*** Data provided Section Begins ***

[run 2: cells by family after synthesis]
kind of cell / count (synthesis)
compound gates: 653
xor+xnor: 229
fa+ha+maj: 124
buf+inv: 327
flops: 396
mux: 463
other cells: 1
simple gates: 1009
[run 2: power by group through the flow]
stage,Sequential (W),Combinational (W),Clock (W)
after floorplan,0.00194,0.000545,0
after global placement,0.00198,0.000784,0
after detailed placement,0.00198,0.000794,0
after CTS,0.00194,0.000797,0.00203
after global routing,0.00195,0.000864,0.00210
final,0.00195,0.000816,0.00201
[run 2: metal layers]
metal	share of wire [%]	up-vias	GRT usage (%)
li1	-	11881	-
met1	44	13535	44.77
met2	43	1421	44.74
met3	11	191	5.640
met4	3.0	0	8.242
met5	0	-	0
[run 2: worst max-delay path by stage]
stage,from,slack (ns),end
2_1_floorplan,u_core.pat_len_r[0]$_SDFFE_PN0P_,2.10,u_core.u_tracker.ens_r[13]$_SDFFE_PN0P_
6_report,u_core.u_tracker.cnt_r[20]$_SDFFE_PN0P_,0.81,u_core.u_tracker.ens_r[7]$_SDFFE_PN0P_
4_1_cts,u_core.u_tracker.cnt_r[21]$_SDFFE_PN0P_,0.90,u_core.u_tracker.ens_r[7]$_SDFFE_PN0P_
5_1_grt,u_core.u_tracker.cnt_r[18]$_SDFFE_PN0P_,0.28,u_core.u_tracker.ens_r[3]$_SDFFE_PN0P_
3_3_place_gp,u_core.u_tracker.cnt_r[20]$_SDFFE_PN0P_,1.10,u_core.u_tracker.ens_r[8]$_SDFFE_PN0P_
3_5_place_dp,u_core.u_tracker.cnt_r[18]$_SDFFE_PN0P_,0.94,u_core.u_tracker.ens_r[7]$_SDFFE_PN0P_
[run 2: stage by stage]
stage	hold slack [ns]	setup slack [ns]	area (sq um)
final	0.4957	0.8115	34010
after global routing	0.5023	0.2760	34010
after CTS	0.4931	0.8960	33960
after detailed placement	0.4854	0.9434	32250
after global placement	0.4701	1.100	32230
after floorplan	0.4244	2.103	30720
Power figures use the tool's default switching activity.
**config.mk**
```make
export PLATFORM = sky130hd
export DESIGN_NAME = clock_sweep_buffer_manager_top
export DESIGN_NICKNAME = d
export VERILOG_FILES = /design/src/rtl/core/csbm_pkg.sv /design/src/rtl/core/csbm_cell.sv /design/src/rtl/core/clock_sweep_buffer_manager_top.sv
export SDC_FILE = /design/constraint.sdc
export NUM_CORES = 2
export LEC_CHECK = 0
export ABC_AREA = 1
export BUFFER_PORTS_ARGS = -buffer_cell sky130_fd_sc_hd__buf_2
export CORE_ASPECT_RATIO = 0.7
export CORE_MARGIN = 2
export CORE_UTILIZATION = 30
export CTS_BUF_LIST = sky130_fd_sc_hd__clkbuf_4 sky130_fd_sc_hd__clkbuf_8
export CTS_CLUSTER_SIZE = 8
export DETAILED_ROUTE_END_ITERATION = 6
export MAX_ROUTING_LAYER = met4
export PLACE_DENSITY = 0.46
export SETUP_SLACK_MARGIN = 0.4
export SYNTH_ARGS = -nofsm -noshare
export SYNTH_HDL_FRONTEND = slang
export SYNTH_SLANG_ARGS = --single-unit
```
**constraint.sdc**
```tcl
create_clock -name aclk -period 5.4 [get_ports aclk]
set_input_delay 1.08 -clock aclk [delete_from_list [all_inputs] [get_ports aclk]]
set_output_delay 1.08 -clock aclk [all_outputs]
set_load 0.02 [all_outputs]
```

*** Data provided Section Ends ***
*** Data provided Section Begins ***

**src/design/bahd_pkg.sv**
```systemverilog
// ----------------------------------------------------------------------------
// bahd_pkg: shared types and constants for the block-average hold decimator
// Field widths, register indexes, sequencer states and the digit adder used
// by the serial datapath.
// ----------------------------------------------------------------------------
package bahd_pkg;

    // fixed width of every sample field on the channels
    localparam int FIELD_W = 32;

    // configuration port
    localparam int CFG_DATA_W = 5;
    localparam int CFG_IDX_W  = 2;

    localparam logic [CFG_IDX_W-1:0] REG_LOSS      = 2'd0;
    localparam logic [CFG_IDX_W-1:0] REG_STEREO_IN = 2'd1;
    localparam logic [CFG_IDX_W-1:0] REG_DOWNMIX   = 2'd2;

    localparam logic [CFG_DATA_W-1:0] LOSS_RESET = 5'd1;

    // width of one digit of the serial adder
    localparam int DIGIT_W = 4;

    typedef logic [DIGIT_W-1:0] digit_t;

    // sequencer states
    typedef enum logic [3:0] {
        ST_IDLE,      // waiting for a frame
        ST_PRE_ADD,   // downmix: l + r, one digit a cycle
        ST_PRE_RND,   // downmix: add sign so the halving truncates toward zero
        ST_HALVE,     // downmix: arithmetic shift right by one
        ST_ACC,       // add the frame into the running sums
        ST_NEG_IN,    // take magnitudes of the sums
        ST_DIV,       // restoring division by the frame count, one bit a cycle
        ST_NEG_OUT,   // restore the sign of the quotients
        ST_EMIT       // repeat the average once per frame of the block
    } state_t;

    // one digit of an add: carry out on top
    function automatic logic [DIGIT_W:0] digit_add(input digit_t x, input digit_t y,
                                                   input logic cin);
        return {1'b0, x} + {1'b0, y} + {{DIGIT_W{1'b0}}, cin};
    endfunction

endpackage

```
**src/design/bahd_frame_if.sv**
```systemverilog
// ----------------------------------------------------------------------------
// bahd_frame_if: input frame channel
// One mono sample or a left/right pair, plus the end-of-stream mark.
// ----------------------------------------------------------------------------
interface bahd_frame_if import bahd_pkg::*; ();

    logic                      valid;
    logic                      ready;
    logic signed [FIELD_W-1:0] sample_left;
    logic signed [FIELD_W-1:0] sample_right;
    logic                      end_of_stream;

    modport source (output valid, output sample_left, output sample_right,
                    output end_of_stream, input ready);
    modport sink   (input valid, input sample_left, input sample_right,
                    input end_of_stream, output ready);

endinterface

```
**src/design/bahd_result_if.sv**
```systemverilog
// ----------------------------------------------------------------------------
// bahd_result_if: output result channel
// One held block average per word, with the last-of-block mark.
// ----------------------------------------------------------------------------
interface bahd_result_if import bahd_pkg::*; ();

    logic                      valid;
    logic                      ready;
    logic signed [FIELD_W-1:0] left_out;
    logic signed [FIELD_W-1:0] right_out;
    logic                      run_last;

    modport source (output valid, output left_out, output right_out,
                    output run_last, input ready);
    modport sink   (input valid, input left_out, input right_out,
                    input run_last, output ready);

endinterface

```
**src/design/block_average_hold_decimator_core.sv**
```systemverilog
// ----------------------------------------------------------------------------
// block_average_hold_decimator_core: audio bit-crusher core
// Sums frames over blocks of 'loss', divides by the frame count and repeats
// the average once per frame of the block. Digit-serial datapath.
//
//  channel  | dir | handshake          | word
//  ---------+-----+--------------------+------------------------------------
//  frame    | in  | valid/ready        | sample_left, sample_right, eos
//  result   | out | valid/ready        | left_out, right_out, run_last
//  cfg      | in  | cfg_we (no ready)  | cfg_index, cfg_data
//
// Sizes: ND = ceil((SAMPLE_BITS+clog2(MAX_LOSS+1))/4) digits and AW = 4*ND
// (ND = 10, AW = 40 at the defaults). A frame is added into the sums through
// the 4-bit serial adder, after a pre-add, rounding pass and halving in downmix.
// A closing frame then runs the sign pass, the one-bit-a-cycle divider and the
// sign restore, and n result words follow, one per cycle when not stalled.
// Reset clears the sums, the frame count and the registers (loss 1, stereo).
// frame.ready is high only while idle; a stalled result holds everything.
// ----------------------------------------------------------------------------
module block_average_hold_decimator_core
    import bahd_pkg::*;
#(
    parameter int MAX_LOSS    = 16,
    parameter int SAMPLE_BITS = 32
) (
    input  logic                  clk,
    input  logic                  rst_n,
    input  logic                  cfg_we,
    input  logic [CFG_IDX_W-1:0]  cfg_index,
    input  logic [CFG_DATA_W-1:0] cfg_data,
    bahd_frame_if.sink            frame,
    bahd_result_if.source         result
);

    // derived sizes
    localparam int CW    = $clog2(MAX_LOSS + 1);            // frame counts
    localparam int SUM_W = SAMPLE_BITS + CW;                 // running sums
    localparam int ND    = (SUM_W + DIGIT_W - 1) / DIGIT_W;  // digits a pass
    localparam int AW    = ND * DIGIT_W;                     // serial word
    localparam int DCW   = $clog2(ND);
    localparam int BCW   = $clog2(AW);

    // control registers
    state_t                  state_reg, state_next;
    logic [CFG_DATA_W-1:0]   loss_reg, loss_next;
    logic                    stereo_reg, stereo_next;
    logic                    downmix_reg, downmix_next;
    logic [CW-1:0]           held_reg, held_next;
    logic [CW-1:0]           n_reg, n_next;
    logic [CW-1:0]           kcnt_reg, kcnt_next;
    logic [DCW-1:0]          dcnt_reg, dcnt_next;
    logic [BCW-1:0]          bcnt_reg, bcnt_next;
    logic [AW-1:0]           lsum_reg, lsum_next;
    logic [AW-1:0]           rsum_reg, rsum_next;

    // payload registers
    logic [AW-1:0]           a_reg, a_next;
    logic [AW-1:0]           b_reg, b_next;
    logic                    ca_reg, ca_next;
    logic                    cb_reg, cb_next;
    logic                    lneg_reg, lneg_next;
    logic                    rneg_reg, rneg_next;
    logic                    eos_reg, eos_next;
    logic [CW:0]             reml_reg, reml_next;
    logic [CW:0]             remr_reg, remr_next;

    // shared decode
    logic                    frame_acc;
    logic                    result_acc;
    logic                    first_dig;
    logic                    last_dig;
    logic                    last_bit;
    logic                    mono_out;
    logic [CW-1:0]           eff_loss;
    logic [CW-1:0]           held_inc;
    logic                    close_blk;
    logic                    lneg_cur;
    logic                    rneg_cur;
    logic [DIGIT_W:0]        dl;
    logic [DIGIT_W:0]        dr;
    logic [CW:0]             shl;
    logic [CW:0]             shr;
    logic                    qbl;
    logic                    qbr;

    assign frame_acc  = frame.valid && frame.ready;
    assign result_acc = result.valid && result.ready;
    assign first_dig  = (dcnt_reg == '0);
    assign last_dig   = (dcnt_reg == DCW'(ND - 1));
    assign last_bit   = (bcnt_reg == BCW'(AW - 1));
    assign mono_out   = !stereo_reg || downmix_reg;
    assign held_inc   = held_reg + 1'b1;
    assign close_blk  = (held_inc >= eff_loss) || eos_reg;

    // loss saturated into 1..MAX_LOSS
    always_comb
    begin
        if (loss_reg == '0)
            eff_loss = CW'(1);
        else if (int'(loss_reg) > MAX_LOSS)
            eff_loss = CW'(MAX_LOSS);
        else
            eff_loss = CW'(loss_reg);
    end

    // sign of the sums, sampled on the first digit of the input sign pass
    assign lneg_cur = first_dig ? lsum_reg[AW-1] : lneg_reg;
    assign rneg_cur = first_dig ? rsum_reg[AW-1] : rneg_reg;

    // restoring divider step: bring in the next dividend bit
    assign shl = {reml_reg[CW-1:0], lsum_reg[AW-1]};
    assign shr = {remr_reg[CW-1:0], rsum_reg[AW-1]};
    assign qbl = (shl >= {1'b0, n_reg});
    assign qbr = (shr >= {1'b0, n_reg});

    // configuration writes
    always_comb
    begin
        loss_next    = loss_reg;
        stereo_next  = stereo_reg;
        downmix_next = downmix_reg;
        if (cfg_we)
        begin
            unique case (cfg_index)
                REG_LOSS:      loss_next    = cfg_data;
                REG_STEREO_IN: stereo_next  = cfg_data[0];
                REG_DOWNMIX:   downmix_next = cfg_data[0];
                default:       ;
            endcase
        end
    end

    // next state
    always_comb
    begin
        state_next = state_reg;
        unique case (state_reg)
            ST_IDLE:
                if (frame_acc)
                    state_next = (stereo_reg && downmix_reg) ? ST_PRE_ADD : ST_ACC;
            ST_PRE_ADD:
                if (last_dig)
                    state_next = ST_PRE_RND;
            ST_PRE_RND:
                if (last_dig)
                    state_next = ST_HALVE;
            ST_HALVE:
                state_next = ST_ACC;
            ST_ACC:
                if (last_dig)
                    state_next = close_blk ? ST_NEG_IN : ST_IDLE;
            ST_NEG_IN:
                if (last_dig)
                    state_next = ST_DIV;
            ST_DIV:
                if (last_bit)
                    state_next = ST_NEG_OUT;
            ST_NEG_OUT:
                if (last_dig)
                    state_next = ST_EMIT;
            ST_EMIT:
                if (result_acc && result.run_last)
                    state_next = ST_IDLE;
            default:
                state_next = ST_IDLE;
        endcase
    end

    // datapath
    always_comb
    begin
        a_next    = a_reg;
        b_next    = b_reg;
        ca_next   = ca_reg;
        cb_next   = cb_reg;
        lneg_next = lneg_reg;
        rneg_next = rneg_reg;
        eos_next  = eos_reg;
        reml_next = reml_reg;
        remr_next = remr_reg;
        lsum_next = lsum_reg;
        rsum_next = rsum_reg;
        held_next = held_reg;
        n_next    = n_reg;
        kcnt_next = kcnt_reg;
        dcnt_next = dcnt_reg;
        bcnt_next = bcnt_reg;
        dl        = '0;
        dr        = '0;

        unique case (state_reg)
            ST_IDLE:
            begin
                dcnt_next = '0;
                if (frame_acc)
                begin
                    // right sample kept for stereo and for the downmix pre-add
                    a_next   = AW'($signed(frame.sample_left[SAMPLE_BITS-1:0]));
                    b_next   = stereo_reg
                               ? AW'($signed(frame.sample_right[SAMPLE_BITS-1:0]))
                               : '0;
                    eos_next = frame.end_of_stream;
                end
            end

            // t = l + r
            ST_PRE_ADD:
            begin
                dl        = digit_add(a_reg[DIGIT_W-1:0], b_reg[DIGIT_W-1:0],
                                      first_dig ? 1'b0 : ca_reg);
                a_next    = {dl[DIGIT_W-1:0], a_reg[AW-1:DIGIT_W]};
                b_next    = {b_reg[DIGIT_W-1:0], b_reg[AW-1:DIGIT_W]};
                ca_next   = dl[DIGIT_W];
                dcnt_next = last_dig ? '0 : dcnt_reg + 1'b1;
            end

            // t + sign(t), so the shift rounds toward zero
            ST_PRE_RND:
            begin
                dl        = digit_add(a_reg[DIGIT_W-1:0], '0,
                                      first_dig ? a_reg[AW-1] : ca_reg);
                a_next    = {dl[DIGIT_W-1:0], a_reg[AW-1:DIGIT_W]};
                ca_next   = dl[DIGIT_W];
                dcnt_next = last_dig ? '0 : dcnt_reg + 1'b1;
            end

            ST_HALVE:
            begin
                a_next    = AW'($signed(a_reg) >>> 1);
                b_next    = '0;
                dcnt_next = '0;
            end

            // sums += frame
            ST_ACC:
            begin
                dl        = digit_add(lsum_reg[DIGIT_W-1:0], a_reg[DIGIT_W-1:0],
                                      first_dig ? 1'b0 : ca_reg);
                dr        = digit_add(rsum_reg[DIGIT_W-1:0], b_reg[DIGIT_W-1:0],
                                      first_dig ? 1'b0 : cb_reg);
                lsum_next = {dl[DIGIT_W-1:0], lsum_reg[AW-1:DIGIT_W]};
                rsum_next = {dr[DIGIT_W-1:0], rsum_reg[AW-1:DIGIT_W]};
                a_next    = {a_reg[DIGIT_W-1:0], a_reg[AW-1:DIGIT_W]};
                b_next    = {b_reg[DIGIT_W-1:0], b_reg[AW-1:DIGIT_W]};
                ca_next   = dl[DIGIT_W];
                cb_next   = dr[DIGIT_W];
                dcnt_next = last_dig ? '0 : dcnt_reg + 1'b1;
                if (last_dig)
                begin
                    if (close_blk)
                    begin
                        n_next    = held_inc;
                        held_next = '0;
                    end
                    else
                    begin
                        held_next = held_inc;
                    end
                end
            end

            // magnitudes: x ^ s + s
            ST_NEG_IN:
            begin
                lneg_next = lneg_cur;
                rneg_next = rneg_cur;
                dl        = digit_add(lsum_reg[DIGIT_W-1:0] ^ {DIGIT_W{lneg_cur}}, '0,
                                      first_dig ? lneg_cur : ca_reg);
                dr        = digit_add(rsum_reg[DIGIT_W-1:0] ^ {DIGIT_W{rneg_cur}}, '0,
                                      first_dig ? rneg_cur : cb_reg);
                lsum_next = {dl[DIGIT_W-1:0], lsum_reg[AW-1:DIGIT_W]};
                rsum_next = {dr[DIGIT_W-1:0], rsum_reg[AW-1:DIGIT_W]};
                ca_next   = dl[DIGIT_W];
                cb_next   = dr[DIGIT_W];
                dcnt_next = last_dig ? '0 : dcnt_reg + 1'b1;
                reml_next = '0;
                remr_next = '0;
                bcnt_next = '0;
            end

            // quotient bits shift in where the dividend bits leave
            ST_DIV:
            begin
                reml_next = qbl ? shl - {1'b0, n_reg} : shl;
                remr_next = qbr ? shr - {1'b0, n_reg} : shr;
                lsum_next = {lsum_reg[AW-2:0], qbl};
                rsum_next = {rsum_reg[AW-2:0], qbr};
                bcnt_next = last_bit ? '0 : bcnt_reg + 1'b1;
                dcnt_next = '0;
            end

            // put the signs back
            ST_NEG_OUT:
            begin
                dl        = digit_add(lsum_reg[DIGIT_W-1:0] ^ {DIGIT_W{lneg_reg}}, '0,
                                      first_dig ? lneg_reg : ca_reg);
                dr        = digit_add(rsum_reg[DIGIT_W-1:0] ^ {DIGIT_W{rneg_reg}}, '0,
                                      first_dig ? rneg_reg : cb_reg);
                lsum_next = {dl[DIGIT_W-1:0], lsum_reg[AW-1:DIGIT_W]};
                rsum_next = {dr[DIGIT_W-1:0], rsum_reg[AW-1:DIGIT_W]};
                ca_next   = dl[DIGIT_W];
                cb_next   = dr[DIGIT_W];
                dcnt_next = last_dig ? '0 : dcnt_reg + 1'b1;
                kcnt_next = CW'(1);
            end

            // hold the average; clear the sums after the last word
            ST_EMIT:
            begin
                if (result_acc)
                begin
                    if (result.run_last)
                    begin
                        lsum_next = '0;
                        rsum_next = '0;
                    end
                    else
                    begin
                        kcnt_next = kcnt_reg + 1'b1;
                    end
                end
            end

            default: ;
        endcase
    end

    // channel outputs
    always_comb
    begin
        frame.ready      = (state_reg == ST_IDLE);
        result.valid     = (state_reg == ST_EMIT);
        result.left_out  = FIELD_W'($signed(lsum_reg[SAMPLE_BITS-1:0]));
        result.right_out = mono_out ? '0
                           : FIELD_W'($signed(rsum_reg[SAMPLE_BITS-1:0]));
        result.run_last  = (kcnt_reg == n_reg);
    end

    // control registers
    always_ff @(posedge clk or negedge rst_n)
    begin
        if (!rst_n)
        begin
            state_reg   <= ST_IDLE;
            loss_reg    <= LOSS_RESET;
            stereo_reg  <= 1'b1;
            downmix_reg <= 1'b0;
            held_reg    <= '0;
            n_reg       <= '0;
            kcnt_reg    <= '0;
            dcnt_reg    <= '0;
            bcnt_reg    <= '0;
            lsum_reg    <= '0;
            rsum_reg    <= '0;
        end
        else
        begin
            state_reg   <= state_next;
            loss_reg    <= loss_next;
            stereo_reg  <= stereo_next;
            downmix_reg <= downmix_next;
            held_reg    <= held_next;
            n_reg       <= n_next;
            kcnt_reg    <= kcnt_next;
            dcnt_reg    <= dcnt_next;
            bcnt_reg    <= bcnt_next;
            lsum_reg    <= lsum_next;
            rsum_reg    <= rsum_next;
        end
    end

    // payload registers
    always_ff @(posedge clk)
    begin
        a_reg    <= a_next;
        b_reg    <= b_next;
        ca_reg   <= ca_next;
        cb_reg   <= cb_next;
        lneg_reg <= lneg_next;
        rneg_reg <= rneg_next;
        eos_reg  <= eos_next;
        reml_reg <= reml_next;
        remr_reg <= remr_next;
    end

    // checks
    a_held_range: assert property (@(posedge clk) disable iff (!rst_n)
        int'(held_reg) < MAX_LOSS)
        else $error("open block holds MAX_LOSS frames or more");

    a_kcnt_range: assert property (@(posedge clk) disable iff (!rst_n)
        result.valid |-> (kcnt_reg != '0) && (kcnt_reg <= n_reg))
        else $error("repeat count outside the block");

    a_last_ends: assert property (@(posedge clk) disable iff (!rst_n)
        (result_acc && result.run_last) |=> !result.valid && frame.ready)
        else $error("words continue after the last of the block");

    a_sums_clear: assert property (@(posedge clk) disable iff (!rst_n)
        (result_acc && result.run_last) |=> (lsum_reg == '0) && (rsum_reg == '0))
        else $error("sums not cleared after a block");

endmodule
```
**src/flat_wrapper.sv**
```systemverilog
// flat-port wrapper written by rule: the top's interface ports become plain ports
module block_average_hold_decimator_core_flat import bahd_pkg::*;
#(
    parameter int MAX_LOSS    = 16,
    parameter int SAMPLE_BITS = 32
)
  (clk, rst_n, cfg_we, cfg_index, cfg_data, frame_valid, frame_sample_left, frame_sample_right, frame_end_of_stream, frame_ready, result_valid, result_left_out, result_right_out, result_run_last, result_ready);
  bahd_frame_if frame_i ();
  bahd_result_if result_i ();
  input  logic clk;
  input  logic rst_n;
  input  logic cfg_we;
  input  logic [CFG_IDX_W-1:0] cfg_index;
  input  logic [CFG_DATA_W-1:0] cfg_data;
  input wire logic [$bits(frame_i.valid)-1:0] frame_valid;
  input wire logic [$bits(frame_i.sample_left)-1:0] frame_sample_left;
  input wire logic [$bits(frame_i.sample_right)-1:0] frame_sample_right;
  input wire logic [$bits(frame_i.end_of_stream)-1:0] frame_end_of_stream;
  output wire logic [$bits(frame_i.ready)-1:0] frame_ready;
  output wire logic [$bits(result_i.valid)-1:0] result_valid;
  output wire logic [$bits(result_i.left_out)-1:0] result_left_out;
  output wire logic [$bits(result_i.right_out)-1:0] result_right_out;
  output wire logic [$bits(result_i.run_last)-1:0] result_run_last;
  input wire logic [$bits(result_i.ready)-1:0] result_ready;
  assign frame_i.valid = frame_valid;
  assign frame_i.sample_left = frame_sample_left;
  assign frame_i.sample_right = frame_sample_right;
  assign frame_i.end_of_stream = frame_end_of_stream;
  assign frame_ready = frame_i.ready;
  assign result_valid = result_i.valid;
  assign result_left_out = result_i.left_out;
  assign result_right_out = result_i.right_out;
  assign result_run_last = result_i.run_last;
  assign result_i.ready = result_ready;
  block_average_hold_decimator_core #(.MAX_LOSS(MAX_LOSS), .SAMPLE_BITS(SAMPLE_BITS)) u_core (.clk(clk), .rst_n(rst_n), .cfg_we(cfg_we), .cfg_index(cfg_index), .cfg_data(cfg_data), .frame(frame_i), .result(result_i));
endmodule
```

*** Data provided Section Ends ***

* **What the exercise asks**
Tally the lines of the data that contain the string "gates", and report nothing but the tally.

* **Reply to the task**
2